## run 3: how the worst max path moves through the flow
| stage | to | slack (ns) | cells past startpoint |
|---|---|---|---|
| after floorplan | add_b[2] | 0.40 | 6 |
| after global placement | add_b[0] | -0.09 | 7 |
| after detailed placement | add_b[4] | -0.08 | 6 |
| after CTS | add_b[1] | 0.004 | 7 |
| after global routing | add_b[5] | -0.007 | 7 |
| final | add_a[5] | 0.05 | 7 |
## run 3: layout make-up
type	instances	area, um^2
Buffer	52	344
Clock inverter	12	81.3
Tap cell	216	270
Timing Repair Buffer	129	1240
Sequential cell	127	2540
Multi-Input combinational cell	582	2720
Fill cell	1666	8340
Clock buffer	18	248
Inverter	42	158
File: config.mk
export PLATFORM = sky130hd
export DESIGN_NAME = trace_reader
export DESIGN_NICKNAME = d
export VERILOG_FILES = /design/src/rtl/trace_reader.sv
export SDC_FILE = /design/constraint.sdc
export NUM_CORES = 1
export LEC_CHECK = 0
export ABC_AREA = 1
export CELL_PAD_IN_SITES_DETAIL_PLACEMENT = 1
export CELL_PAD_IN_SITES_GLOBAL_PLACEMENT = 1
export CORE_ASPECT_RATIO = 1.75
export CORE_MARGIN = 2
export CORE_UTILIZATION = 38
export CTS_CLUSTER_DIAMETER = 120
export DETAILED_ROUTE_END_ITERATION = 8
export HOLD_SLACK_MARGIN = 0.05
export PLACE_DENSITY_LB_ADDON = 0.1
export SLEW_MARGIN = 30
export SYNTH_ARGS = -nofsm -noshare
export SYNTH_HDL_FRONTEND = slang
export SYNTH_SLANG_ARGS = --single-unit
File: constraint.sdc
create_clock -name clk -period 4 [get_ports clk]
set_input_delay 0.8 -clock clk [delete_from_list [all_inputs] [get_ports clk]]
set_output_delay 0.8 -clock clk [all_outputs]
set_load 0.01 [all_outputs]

☆ ☆ ☆

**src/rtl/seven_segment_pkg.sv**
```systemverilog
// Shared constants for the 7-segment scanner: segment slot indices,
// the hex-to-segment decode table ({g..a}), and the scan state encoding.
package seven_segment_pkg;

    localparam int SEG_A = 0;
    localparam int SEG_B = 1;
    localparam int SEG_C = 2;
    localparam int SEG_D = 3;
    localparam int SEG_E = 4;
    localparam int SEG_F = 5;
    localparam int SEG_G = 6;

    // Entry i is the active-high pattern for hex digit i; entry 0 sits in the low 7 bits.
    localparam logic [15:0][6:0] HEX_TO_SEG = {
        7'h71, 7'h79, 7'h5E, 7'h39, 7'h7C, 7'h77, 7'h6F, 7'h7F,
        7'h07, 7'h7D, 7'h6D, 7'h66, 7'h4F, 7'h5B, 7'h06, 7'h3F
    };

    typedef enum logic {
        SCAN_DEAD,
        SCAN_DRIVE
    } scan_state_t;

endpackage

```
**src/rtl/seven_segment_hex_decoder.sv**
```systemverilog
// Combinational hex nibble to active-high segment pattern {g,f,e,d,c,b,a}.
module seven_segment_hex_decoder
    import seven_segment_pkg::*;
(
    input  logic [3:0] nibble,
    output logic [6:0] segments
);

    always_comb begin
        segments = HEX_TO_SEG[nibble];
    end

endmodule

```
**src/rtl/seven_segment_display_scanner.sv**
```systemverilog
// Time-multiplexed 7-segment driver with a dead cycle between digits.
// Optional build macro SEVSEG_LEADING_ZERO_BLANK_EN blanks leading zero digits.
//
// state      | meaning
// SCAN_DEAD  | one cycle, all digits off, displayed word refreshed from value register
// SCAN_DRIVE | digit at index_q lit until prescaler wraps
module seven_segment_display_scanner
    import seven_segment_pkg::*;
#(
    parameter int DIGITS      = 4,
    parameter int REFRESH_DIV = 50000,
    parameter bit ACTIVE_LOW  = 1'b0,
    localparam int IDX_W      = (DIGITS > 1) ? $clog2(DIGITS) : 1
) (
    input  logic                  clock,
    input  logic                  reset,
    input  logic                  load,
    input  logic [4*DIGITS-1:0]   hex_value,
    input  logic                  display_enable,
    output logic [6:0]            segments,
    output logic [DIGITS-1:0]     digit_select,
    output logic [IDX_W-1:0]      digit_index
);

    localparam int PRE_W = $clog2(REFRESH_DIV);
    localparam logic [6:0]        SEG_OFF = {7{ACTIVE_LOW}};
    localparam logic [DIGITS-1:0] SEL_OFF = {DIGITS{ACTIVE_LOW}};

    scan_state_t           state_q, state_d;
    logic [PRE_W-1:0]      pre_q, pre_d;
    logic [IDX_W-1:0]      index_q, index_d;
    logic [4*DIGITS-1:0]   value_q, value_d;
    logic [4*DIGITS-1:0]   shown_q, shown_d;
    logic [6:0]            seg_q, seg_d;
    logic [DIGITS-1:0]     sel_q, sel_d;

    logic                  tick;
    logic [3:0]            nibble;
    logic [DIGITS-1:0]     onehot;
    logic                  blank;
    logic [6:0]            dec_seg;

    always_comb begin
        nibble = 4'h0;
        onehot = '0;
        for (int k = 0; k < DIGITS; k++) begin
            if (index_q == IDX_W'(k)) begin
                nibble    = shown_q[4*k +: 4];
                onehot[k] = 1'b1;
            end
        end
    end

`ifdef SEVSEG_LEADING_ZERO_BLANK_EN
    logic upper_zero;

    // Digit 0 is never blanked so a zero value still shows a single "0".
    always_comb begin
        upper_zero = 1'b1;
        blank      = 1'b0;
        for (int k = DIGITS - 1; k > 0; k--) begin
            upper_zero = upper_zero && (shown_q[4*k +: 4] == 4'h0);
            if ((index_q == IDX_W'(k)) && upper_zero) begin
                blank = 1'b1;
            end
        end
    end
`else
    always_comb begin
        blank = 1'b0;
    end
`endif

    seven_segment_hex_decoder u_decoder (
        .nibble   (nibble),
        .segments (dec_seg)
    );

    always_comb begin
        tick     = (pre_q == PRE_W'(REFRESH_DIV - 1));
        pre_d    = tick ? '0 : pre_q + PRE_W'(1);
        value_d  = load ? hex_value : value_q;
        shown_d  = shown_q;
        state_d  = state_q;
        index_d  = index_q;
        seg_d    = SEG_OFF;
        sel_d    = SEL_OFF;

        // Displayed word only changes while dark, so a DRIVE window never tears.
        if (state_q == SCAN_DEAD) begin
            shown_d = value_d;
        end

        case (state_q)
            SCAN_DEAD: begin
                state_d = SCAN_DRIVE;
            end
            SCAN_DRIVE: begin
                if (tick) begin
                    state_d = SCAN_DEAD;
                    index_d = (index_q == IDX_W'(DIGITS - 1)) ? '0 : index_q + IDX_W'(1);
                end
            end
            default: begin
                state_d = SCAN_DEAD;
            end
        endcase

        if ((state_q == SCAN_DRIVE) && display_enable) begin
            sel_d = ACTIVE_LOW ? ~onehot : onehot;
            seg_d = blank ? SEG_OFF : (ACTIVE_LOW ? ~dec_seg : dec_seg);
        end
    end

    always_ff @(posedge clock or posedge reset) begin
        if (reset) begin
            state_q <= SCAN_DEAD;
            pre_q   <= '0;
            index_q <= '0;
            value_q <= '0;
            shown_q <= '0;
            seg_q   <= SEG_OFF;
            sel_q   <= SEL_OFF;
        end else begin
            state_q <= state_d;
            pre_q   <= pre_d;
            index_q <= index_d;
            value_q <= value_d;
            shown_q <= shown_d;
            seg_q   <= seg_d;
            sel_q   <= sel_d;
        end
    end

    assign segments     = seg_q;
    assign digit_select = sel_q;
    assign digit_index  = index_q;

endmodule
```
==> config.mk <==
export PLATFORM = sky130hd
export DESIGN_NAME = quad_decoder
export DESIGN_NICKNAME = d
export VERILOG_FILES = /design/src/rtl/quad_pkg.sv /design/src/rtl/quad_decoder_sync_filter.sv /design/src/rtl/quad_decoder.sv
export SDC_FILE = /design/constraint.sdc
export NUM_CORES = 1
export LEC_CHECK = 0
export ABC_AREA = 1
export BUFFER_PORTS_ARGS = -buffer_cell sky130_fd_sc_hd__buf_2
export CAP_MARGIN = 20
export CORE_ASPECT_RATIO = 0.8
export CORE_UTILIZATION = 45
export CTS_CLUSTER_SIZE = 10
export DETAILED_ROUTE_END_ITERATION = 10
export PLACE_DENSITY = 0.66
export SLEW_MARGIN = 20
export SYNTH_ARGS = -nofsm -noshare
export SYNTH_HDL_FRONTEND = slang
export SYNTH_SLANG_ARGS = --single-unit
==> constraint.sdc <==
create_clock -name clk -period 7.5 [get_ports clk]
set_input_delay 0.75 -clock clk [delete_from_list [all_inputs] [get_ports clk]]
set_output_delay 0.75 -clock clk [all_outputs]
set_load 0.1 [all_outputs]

☆ ☆ ☆

Description of the task:
Across the records above, how many lines does the word "after" appear on? Reply with the number only.

Exercise result:
5